Analysts say industrial and residential property in the capital Hanoi and Ho Chi Minh City (HCMC) are likely to get another tailwind after the pandemic lockdown disrupted supply chains and escalated trade and political tension between China and other economic powerhouses.
“This Covid-19 outbreak is forcing many companies to re-evaluate their supply chain strategy,” said Sunny Hoang Ha, sales director at SPG Land Viet Nam, part of a group that controls Greenland Hong Kong Holdings. “Vietnam is primed to benefit.”
Occupancy rate in the industrial district in Vietnam’s northern region, which includes Hanoi and Haiphong, rose 200 basis points to 72 per cent on average in the first quarter from end-2019, according to consultancy JLL. The increase was supported by fundamental demand, before tapering from February amid the pandemic, it added.
The expected arrivals of expatriates and factory workers could also give the local residential market a much-needed fillip, according to PropertyGuru. The pandemic and the recession depressed demand by 18 per cent in the first quarter, with property listings falling 28 per cent in the same period.
“With the influx of foreign industrialists, they will need accommodation for both the foreign staff as well as local staff who might have come from other provinces,” said Jeremy Williams, chief business officer at PropertyGuru, which operates the Batdongsan.com.vn portal. “The residential segment will see an increase in demand, hence providing an uplift to prices.”
Analysts are watching if Japan’s latest move will instigate a rush to Vietnam and elsewhere. The government last month unveiled a US$2.2 billion fund to pay its manufacturers to move out of China, stricken by a breakdown in supply chain following lockdown measures in January to stem the viral outbreak.
The US, and the European Union officials have also indicated their willingness to reduce their dependencies on other countries. Apple, Nintendo and Samsung and many of its Asia-based suppliers have relocated some of their production or assembling capacity to Vietnam.
Foreign direct investment in Vietnam rose 10 per cent to US$15.5 billion in 2018, a seventh straight annual gain, according to World Bank data.

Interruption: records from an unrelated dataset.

$ cat config.mk
export PLATFORM = sky130hd
export DESIGN_NAME = int_entry_seq
export DESIGN_NICKNAME = d
export VERILOG_FILES = /design/src/rtl/ise_pkg.sv /design/src/rtl/ise_phys_addr.sv /design/src/rtl/ise_tbl_addr.sv /design/src/rtl/int_entry_seq.sv
export SDC_FILE = /design/constraint.sdc
export NUM_CORES = 1
export LEC_CHECK = 0
export ABC_CLOCK_PERIOD_IN_PS = 3250
export BUFFER_PORTS_ARGS = -buffer_cell sky130_fd_sc_hd__buf_4
export CORE_MARGIN = 5
export CORE_UTILIZATION = 52
export CTS_CLUSTER_SIZE = 10
export DETAILED_ROUTE_END_ITERATION = 10
export PLACE_DENSITY = 0.83
export SETUP_SLACK_MARGIN = 0.5
export SYNTH_ARGS = -nofsm -noshare
export SYNTH_HDL_FRONTEND = slang
export SYNTH_HIERARCHICAL = 1
export SYNTH_SLANG_ARGS = --single-unit
$ cat constraint.sdc
create_clock -name clk_i -period 3.25 [get_ports clk_i]
set_input_delay 0.1625 -clock clk_i [delete_from_list [all_inputs] [get_ports clk_i]]
set_output_delay 0.1625 -clock clk_i [all_outputs]
set_load 0.01 [all_outputs]
$ cat src/rtl/ise_pkg.sv
package ise_pkg;
    localparam int WORD_W = 16;
    localparam int VEC_W  = 8;

    typedef enum logic [3:0] {
        S_IDLE,
        S_ACK,
        S_PSH_F,
        S_PSH_CS,
        S_PSH_IP,
        S_RD_IP,
        S_LD_IP,
        S_RD_CS,
        S_LD_CS,
        S_POP_IP,
        S_LDP_IP,
        S_POP_CS,
        S_LDP_CS,
        S_POP_F,
        S_LDP_F
    } ise_state_e;

    typedef struct packed {
        ise_state_e        state;
        logic [WORD_W-1:0] cs;
        logic [WORD_W-1:0] ip;
        logic [WORD_W-1:0] ds;
        logic [WORD_W-1:0] es;
        logic [WORD_W-1:0] ss;
        logic [WORD_W-1:0] sp;
        logic [WORD_W-1:0] flags;
        logic [VEC_W-1:0]  vec;
    } ise_regs_t;
endpackage

$ cat src/rtl/ise_phys_addr.sv
module ise_phys_addr #(
    parameter int SEG_W  = 16,
    parameter int ADDR_W = 20
) (
    input  logic [SEG_W-1:0]  seg_i,
    input  logic [SEG_W-1:0]  off_i,
    output logic [ADDR_W-1:0] phys_o
);
    localparam int SUM_W = SEG_W + 5;

    logic [SUM_W-1:0] sum;

    // segment shifted by one nibble plus offset, carry beyond ADDR_W dropped
    assign sum    = {1'b0, seg_i, 4'b0000} + {5'b00000, off_i};
    assign phys_o = sum[ADDR_W-1:0];
endmodule

$ cat src/rtl/ise_tbl_addr.sv
module ise_tbl_addr #(
    parameter int VEC_W  = 8,
    parameter int ADDR_W = 20
) (
    input  logic [VEC_W-1:0]  vec_i,
    input  logic              hi_i,
    output logic [ADDR_W-1:0] addr_o
);
    localparam int PAD_W = ADDR_W - VEC_W - 2;

    // four bytes per entry: low word is the offset, high word the segment
    assign addr_o = {{PAD_W{1'b0}}, vec_i, hi_i, 1'b0};
endmodule

$ cat src/rtl/int_entry_seq.sv
module int_entry_seq
    import ise_pkg::*;
#(
    parameter int                ADDR_W = 20,
    parameter int                IF_BIT = 9,
    parameter int                TF_BIT = 8,
    parameter logic [WORD_W-1:0] CS_RST = 16'hFFFF
) (
    input  logic              clk_i,
    input  logic              rst_ni,
    input  logic              irq_i,
    input  logic              instr_done_i,
    input  logic              ret_i,
    input  logic              ien_set_i,
    input  logic              ien_clr_i,
    input  logic [VEC_W-1:0]  data_bus_i,
    output logic              inta_n_o,
    output logic              busy_o,
    output logic              mem_req_o,
    output logic              mem_we_o,
    output logic [ADDR_W-1:0] mem_addr_o,
    output logic [WORD_W-1:0] mem_wdata_o,
    input  logic [WORD_W-1:0] mem_rdata_i,
    output logic [WORD_W-1:0] cs_o,
    output logic [WORD_W-1:0] ip_o,
    output logic [WORD_W-1:0] ds_o,
    output logic [WORD_W-1:0] es_o,
    output logic [WORD_W-1:0] ss_o,
    output logic [WORD_W-1:0] sp_o,
    output logic [WORD_W-1:0] flags_o
);
    localparam logic [WORD_W-1:0] STEP = WORD_W'(2);

    ise_regs_t q, d;

    logic              is_push;
    logic              use_tbl;
    logic              tbl_hi;
    logic [WORD_W-1:0] stk_off;
    logic [ADDR_W-1:0] stk_addr;
    logic [ADDR_W-1:0] tbl_addr;

    assign is_push = (q.state == S_PSH_F) || (q.state == S_PSH_CS) ||
                     (q.state == S_PSH_IP);
    assign stk_off = is_push ? (q.sp - STEP) : q.sp;

    ise_phys_addr #(.SEG_W(WORD_W), .ADDR_W(ADDR_W)) u_stk_addr (
        .seg_i  (q.ss),
        .off_i  (stk_off),
        .phys_o (stk_addr)
    );

    ise_tbl_addr #(.VEC_W(VEC_W), .ADDR_W(ADDR_W)) u_tbl_addr (
        .vec_i  (q.vec),
        .hi_i   (tbl_hi),
        .addr_o (tbl_addr)
    );

    always_comb begin
        d           = q;
        mem_req_o   = 1'b0;
        mem_we_o    = 1'b0;
        mem_wdata_o = '0;
        use_tbl     = 1'b0;
        tbl_hi      = 1'b0;
        case (q.state)
            S_IDLE: begin
                if (irq_i && q.flags[IF_BIT] && instr_done_i) begin
                    d.state = S_ACK;
                end else if (ret_i) begin
                    d.state = S_POP_IP;
                end else begin
                    if (ien_set_i) d.flags[IF_BIT] = 1'b1;
                    if (ien_clr_i) d.flags[IF_BIT] = 1'b0;
                end
            end
            S_ACK: begin
                d.vec   = data_bus_i;
                d.state = S_PSH_F;
            end
            S_PSH_F: begin
                mem_req_o      = 1'b1;
                mem_we_o       = 1'b1;
                mem_wdata_o    = q.flags;
                d.sp           = q.sp - STEP;
                d.flags[IF_BIT] = 1'b0;
                d.flags[TF_BIT] = 1'b0;
                d.state        = S_PSH_CS;
            end
            S_PSH_CS: begin
                mem_req_o   = 1'b1;
                mem_we_o    = 1'b1;
                mem_wdata_o = q.cs;
                d.sp        = q.sp - STEP;
                d.state     = S_PSH_IP;
            end
            S_PSH_IP: begin
                mem_req_o   = 1'b1;
                mem_we_o    = 1'b1;
                mem_wdata_o = q.ip;
                d.sp        = q.sp - STEP;
                d.state     = S_RD_IP;
            end
            S_RD_IP: begin
                mem_req_o = 1'b1;
                use_tbl   = 1'b1;
                d.state   = S_LD_IP;
            end
            S_LD_IP: begin
                d.ip    = mem_rdata_i;
                d.state = S_RD_CS;
            end
            S_RD_CS: begin
                mem_req_o = 1'b1;
                use_tbl   = 1'b1;
                tbl_hi    = 1'b1;
                d.state   = S_LD_CS;
            end
            S_LD_CS: begin
                d.cs    = mem_rdata_i;
                d.state = S_IDLE;
            end
            S_POP_IP: begin
                mem_req_o = 1'b1;
                d.state   = S_LDP_IP;
            end
            S_LDP_IP: begin
                d.ip    = mem_rdata_i;
                d.sp    = q.sp + STEP;
                d.state = S_POP_CS;
            end
            S_POP_CS: begin
                mem_req_o = 1'b1;
                d.state   = S_LDP_CS;
            end
            S_LDP_CS: begin
                d.cs    = mem_rdata_i;
                d.sp    = q.sp + STEP;
                d.state = S_POP_F;
            end
            S_POP_F: begin
                mem_req_o = 1'b1;
                d.state   = S_LDP_F;
            end
            S_LDP_F: begin
                d.flags = mem_rdata_i;
                d.sp    = q.sp + STEP;
                d.state = S_IDLE;
            end
            default: d.state = S_IDLE;
        endcase
    end

    always_ff @(posedge clk_i or negedge rst_ni) begin
        if (!rst_ni) begin
            q.state <= S_IDLE;
            q.cs    <= CS_RST;
            q.ip    <= '0;
            q.ds    <= '0;
            q.es    <= '0;
            q.ss    <= '0;
            q.sp    <= '0;
            q.flags <= '0;
            q.vec   <= '0;
        end else begin
            q <= d;
        end
    end

    assign mem_addr_o = use_tbl ? tbl_addr : stk_addr;
    assign inta_n_o   = (q.state != S_ACK);
    assign busy_o     = (q.state == S_ACK)   || (q.state == S_PSH_F) ||
                        (q.state == S_PSH_CS) || (q.state == S_PSH_IP) ||
                        (q.state == S_RD_IP)  || (q.state == S_LD_IP) ||
                        (q.state == S_RD_CS)  || (q.state == S_LD_CS);
    assign cs_o    = q.cs;
    assign ip_o    = q.ip;
    assign ds_o    = q.ds;
    assign es_o    = q.es;
    assign ss_o    = q.ss;
    assign sp_o    = q.sp;
    assign flags_o = q.flags;
endmodule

“The thinking about ring-fencing supply chain to reduce over-reliance on one single production base will only expedite the move,” Williams noted. “Vietnam benefits from its proximity to China as well as its skilled and disciplined labour, which costs only a fraction of China’s.”

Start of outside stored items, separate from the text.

### config.mk
export PLATFORM = sky130hd
export DESIGN_NAME = lvl_irq_agg
export DESIGN_NICKNAME = d
export VERILOG_FILES = /design/src/rtl/lvl_irq_agg_pkg.sv /design/src/rtl/lvl_irq_agg_regs.sv /design/src/rtl/lvl_irq_agg_fan.sv /design/src/rtl/lvl_irq_agg_wake.sv /design/src/rtl/lvl_irq_agg.sv
export SDC_FILE = /design/constraint.sdc
export NUM_CORES = 1
export LEC_CHECK = 0
export BUFFER_PORTS_ARGS = -buffer_cell sky130_fd_sc_hd__buf_2
export CORE_AREA = 4 4 182 184
export DETAILED_ROUTE_END_ITERATION = 8
export DIE_AREA = 0 0 186 188
export PLACE_DENSITY = 0.65
export SLEW_MARGIN = 20
export SYNTH_ARGS = -nofsm -noshare
export SYNTH_HDL_FRONTEND = slang
export SYNTH_SLANG_ARGS = --single-unit
export TNS_END_PERCENT = 30
### constraint.sdc
create_clock -name clk -period 1.78 [get_ports clk]
set_input_delay 0.089 -clock clk [delete_from_list [all_inputs] [get_ports clk]]
set_output_delay 0.089 -clock clk [all_outputs]
set_load 0.005 [all_outputs]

Vietnam’s response to the coronavirus crisis is also hailed as a model for low-cost best practice in curbing the contagion. So far it has recorded 271 cases of infection and zero death. It has recently relaxed restrictions, making it one of the first countries to restart its economy.
Property developers, private equity funds and analysts are still betting on the prospects of Vietnam’s real estate market, more so since a move in 2015 to allow them to offer 30 per cent of their stock to foreign buyers.
Vietnam remains a “priority” for EXS Capital, a Hong Kong-based private equity fund that invested in SonKim Land, a luxury developer with five residential projects in HCMC. New train lines in Hanoi and HCMC, expected to start running this year and 2021, will make both cities more attractive to investors.
“Many residential projects that are near Metro line stations have been selling good, but when the lines do come into operation, prices are expected to increase further,” said Andy Han Suk Jung, chief executive officer at SonKim Land.
Besides, Vietnam’s young population provides a ready pool of talented professionals, adding to its investment appeal.
“Any investment in the central business district would be a stable and good choice for the coming period,” said Kenny Law, an associate director for international residential business at Savills in Hong Kong.